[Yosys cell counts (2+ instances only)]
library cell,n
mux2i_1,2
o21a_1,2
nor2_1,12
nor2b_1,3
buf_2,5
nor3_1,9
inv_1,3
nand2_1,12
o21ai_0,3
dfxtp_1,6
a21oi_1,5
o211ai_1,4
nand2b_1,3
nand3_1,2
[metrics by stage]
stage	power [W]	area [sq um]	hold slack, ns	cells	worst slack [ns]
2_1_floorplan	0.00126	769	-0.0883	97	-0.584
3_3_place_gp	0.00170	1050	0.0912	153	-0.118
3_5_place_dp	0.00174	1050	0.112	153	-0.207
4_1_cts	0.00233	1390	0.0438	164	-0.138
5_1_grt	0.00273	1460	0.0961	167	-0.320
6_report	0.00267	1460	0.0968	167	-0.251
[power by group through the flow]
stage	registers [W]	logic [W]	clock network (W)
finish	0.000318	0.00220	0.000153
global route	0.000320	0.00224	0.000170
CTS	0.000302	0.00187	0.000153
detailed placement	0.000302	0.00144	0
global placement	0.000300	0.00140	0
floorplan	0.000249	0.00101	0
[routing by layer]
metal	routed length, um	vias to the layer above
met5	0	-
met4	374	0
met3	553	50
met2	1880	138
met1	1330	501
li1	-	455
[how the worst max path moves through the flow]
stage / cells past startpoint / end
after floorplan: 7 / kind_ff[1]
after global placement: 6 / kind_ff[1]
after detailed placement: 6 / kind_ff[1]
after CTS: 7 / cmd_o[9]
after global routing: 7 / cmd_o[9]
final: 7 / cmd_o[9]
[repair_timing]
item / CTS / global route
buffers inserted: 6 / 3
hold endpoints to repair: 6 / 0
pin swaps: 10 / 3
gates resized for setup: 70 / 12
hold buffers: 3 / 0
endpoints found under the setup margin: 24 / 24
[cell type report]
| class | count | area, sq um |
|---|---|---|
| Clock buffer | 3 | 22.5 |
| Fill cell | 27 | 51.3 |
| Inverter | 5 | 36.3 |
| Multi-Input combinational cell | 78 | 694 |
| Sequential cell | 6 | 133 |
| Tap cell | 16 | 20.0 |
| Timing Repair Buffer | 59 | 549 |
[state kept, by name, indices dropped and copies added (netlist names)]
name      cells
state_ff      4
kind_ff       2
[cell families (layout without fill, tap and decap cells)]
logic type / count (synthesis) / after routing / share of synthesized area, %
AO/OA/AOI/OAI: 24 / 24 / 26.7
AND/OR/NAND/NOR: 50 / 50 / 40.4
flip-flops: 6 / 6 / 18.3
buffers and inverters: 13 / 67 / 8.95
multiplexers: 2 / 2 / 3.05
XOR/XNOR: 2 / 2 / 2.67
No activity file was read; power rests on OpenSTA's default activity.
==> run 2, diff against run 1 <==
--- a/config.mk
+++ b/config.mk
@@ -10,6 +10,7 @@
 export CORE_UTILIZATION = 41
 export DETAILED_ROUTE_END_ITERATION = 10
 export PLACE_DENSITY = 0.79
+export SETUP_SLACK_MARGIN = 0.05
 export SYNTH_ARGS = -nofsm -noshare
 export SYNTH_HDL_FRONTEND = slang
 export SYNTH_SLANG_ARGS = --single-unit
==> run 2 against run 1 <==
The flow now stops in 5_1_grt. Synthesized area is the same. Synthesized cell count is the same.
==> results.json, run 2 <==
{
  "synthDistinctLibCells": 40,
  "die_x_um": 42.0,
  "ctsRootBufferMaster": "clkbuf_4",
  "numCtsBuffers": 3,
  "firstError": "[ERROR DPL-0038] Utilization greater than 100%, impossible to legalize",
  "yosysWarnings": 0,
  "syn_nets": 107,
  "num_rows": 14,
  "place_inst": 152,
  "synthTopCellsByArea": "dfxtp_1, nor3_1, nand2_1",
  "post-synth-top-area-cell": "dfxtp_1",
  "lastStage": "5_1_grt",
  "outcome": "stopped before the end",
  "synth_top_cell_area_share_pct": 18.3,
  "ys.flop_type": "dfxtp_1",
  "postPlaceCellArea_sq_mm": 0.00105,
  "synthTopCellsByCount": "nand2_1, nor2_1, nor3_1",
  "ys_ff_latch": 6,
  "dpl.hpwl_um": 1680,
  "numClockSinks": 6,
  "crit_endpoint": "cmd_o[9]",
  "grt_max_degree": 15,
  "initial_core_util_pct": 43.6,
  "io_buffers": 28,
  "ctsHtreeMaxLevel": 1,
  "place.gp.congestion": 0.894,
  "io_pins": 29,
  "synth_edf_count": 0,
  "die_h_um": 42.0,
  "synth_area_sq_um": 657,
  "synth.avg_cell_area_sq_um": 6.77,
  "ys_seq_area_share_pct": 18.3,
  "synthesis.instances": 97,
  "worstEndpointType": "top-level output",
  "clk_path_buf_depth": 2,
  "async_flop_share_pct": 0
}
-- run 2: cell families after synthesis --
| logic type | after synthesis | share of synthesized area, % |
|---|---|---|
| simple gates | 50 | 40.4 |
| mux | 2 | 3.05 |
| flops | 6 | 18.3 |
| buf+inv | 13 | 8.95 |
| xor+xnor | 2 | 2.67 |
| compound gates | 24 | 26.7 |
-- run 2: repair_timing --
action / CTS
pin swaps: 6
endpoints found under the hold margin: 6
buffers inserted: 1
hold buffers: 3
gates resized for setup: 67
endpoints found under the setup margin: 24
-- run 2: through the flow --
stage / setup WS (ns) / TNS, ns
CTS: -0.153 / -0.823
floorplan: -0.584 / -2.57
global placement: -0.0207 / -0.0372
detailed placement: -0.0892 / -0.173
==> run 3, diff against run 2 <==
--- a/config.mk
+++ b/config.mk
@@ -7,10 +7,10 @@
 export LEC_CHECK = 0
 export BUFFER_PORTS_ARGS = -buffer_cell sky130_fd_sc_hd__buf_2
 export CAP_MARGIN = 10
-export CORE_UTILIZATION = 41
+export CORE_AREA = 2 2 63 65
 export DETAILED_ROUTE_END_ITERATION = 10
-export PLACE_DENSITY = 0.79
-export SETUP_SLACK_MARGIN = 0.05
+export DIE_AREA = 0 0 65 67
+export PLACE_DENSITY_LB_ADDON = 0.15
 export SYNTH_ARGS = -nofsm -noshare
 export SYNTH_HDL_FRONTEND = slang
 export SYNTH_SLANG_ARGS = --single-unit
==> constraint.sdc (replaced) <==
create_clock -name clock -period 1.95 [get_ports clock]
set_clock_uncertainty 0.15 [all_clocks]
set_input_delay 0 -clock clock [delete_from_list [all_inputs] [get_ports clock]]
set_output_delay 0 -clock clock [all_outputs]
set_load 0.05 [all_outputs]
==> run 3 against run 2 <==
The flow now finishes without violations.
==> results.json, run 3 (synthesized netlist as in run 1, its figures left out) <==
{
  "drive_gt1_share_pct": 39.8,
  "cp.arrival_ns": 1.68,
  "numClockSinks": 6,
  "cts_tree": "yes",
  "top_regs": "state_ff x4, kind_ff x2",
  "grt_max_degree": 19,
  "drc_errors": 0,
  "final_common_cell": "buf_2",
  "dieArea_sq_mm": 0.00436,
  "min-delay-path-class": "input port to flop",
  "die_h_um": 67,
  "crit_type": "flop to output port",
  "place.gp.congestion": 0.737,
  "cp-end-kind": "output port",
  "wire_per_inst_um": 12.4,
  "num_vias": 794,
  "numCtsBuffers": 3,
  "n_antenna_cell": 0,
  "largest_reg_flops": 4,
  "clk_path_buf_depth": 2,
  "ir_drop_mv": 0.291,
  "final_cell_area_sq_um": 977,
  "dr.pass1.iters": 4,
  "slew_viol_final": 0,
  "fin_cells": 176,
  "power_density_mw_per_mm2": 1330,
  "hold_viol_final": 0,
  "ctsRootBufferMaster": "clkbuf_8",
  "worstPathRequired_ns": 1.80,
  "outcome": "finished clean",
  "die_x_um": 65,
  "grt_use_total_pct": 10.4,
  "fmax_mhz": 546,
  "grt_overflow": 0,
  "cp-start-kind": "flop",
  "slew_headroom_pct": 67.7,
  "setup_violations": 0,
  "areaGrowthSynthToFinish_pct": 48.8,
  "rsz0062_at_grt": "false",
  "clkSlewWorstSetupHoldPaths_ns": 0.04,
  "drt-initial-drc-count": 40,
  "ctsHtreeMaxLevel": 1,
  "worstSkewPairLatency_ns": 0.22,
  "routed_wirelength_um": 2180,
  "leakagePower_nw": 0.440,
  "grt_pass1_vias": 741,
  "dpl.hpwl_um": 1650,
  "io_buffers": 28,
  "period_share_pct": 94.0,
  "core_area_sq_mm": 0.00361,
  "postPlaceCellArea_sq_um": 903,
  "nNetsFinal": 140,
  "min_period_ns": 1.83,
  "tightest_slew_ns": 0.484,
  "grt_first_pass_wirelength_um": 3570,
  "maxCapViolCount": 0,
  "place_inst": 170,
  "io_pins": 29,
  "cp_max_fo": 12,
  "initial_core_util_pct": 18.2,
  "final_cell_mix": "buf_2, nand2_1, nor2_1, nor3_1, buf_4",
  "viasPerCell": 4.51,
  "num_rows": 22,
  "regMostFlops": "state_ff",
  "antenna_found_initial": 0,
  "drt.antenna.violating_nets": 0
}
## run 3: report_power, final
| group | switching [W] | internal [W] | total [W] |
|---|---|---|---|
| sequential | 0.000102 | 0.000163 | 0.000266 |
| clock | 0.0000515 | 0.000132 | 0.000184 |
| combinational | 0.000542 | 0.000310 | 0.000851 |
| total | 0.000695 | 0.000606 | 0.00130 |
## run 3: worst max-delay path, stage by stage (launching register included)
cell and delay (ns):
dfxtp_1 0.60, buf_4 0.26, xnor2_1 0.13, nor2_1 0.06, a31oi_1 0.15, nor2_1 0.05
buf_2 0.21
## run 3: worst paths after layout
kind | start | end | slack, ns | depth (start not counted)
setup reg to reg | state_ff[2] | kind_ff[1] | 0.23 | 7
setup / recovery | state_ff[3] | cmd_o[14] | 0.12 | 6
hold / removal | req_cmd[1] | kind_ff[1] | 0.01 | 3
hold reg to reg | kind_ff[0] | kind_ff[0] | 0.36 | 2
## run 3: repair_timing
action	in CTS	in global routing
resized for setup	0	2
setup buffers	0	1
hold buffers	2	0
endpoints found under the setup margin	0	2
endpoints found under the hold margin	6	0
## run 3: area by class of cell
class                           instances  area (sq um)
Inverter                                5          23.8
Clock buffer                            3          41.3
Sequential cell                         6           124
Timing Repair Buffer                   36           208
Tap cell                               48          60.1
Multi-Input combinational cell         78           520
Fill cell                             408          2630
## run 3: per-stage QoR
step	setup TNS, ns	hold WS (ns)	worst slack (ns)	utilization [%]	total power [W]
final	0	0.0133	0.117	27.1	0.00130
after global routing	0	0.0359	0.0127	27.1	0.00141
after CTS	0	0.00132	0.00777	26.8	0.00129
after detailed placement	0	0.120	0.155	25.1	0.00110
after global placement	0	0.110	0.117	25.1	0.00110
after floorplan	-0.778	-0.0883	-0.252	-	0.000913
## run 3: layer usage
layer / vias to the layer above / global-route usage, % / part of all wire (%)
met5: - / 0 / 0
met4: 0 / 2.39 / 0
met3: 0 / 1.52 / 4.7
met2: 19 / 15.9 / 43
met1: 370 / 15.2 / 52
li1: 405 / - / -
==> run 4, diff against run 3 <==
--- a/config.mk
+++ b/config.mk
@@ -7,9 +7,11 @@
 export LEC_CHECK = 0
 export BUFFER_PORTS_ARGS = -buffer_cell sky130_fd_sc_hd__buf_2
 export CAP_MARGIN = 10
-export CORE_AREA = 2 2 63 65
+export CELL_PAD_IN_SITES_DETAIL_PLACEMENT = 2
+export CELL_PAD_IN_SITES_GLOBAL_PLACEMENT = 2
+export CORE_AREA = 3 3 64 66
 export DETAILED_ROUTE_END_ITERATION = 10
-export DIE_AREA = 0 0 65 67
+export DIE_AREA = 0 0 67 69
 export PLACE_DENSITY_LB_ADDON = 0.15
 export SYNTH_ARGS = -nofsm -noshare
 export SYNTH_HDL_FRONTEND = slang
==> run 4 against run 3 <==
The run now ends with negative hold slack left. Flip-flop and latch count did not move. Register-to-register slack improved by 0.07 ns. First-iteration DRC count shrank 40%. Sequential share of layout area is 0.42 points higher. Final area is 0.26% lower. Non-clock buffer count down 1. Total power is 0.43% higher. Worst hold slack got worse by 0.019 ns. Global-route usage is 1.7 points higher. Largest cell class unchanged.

» WORK ORDER:
Give again, word for word, the lines of the listing, starting at its first line and ending with the line containing "logic type /".

» RESULT FOR THIS TASK:
[Yosys cell counts (2+ instances only)]
library cell,n
mux2i_1,2
o21a_1,2
nor2_1,12
nor2b_1,3
buf_2,5
nor3_1,9
inv_1,3
nand2_1,12
o21ai_0,3
dfxtp_1,6
a21oi_1,5
o211ai_1,4
nand2b_1,3
nand3_1,2
[metrics by stage]
stage	power [W]	area [sq um]	hold slack, ns	cells	worst slack [ns]
2_1_floorplan	0.00126	769	-0.0883	97	-0.584
3_3_place_gp	0.00170	1050	0.0912	153	-0.118
3_5_place_dp	0.00174	1050	0.112	153	-0.207
4_1_cts	0.00233	1390	0.0438	164	-0.138
5_1_grt	0.00273	1460	0.0961	167	-0.320
6_report	0.00267	1460	0.0968	167	-0.251
[power by group through the flow]
stage	registers [W]	logic [W]	clock network (W)
finish	0.000318	0.00220	0.000153
global route	0.000320	0.00224	0.000170
CTS	0.000302	0.00187	0.000153
detailed placement	0.000302	0.00144	0
global placement	0.000300	0.00140	0
floorplan	0.000249	0.00101	0
[routing by layer]
metal	routed length, um	vias to the layer above
met5	0	-
met4	374	0
met3	553	50
met2	1880	138
met1	1330	501
li1	-	455
[how the worst max path moves through the flow]
stage / cells past startpoint / end
after floorplan: 7 / kind_ff[1]
after global placement: 6 / kind_ff[1]
after detailed placement: 6 / kind_ff[1]
after CTS: 7 / cmd_o[9]
after global routing: 7 / cmd_o[9]
final: 7 / cmd_o[9]
[repair_timing]
item / CTS / global route
buffers inserted: 6 / 3
hold endpoints to repair: 6 / 0
pin swaps: 10 / 3
gates resized for setup: 70 / 12
hold buffers: 3 / 0
endpoints found under the setup margin: 24 / 24
[cell type report]
| class | count | area, sq um |
|---|---|---|
| Clock buffer | 3 | 22.5 |
| Fill cell | 27 | 51.3 |
| Inverter | 5 | 36.3 |
| Multi-Input combinational cell | 78 | 694 |
| Sequential cell | 6 | 133 |
| Tap cell | 16 | 20.0 |
| Timing Repair Buffer | 59 | 549 |
[state kept, by name, indices dropped and copies added (netlist names)]
name      cells
state_ff      4
kind_ff       2
[cell families (layout without fill, tap and decap cells)]
logic type / count (synthesis) / after routing / share of synthesized area, %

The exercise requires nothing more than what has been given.